この時代の政治家は自身の支持基盤への利益誘導に血眼になり、また、いわゆる金権選挙の時代にあって選挙のたびに札束が飛び交っていた。
特に、当時有権者の9%を占めていたという建設業界に利益を齎すために、のちに収賄罪で逮捕される首相自らが、『日本列島改造論』などというお題目の下に、日本中で無駄な公共事業が繰り広げられていた時代である。
だが、青島家は大変な資産家であった。
県内の市街地を取り囲む広大な山林を有し、金権選挙の中にあっても収賄の必要性の無い日本唯一の政治家と言われていたほどである。
『青島は贈賄で逮捕されることはあっても収賄で逮捕されることはありえない』
当時青島家を表して語られた言葉である。
特にこの3代目青島剛太郎の時代には青島家の資産が飛躍的に増えている。
青嵐市周辺の国道の渋滞のあまりの酷さにバイパス建設の計画が立てられたのだが、どこにどう建設しても青島家の所有地を通らずにはバイパスの建設が不可能だったのだ。

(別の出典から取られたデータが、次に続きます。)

[config.mk]
export PLATFORM = sky130hd
export DESIGN_NAME = msel_top
export DESIGN_NICKNAME = d
export VERILOG_FILES = /design/src/rtl/msel_pkg.sv /design/src/rtl/msel_ctl_bank.sv /design/src/rtl/msel_switch_fsm.sv /design/src/rtl/msel_irq_unit.sv /design/src/rtl/msel_top.sv
export SDC_FILE = /design/constraint.sdc
export NUM_CORES = 1
export LEC_CHECK = 0
export BUFFER_PORTS_ARGS = -buffer_cell sky130_fd_sc_hd__buf_2
export CAP_MARGIN = 10
export CORE_MARGIN = 1.5
export CORE_UTILIZATION = 54
export CTS_CLUSTER_SIZE = 20
export DETAILED_ROUTE_END_ITERATION = 7
export PLACE_DENSITY = 0.82
export REMOVE_ABC_BUFFERS = 1
export SLEW_MARGIN = 10
export SYNTH_ARGS = -nofsm -noshare
export SYNTH_HDL_FRONTEND = slang
export SYNTH_SLANG_ARGS = --single-unit
export TNS_END_PERCENT = 5
[constraint.sdc]
create_clock -name clk -period 4.3 [get_ports clk]
set_clock_uncertainty 0.05 [all_clocks]
set_input_delay 0.86 -clock clk [delete_from_list [all_inputs] [get_ports clk]]
set_output_delay 0.86 -clock clk [all_outputs]
set_load 0.01 [all_outputs]
[src/rtl/msel_pkg.sv]
package msel_pkg;
  localparam int NSIDE = 2;
  localparam int ST_W  = 3;
  localparam int ST_LOST = 0;
  localparam int ST_INIT = 1;
  localparam int ST_BUSY = 2;

  typedef enum logic {PH_RUN, PH_RECOV} phase_t;

  // link exists when the two link bits disagree
  function automatic logic link_of(input logic [NSIDE-1:0] c);
    return c[0] ^ c[1];
  endfunction

  // side 1 owns when the ownership bits disagree, side 0 otherwise
  function automatic logic owner_of(input logic [NSIDE-1:0] r);
    return r[0] ^ r[1];
  endfunction
endpackage

[src/rtl/msel_ctl_bank.sv]
module msel_ctl_bank (
  input  logic clk,
  input  logic rst_n,
  input  logic wr_i,
  input  logic req_i,
  input  logic conn_i,
  input  logic init_i,
  input  logic stop_i,
  input  logic hold_i,
  output logic commit_o,
  output logic cinit_o,
  output logic nx_req_o,
  output logic nx_conn_o,
  output logic q_req_o,
  output logic q_conn_o
);
  logic pend_v, pend_req, pend_conn, pend_init;

  assign commit_o  = stop_i && pend_v && !hold_i;
  assign cinit_o   = commit_o && pend_init;
  assign nx_req_o  = commit_o ? pend_req  : q_req_o;
  assign nx_conn_o = commit_o ? pend_conn : q_conn_o;

  always_ff @(posedge clk or negedge rst_n) begin
    if (!rst_n) begin
      pend_v    <= 1'b0;
      pend_req  <= 1'b0;
      pend_conn <= 1'b0;
      pend_init <= 1'b0;
      q_req_o   <= 1'b0;
      q_conn_o  <= 1'b0;
    end else begin
      if (commit_o) begin
        q_req_o  <= pend_req;
        q_conn_o <= pend_conn;
        pend_v   <= 1'b0;
      end
      if (wr_i) begin
        pend_v    <= 1'b1;
        pend_req  <= req_i;
        pend_conn <= conn_i;
        pend_init <= init_i;
      end
    end
  end

  AST_DEFER_TO_STOP: assert property (@(posedge clk) disable iff (!rst_n)
    !(stop_i && pend_v) |=> ($stable(q_req_o) && $stable(q_conn_o)));
endmodule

青島家は、もちろん地元貢献ということで用地買収に応じたが、より住民の少ない場所にバイパスが通されたため、国に売却した土地は、長さにして50キロ以上もあった。
そして、生真面目な剛太郎の唯一の趣味が都市計画だったのだ。
彼はこの新しいバイパス沿いの所有地に工業団地を造った。
それも工場排水や煤煙を出さない製造業専用の工業団地である。
そして、小さな山を挟んだ反対側、バイパスから山側に5キロ入ったところに、広大なニュータウンも建設した。
この青嵐ニュータウンは、希望すれば99年の借地権で借りた土地の上に家を建てられたために、一戸建ての価格が異様に安かった。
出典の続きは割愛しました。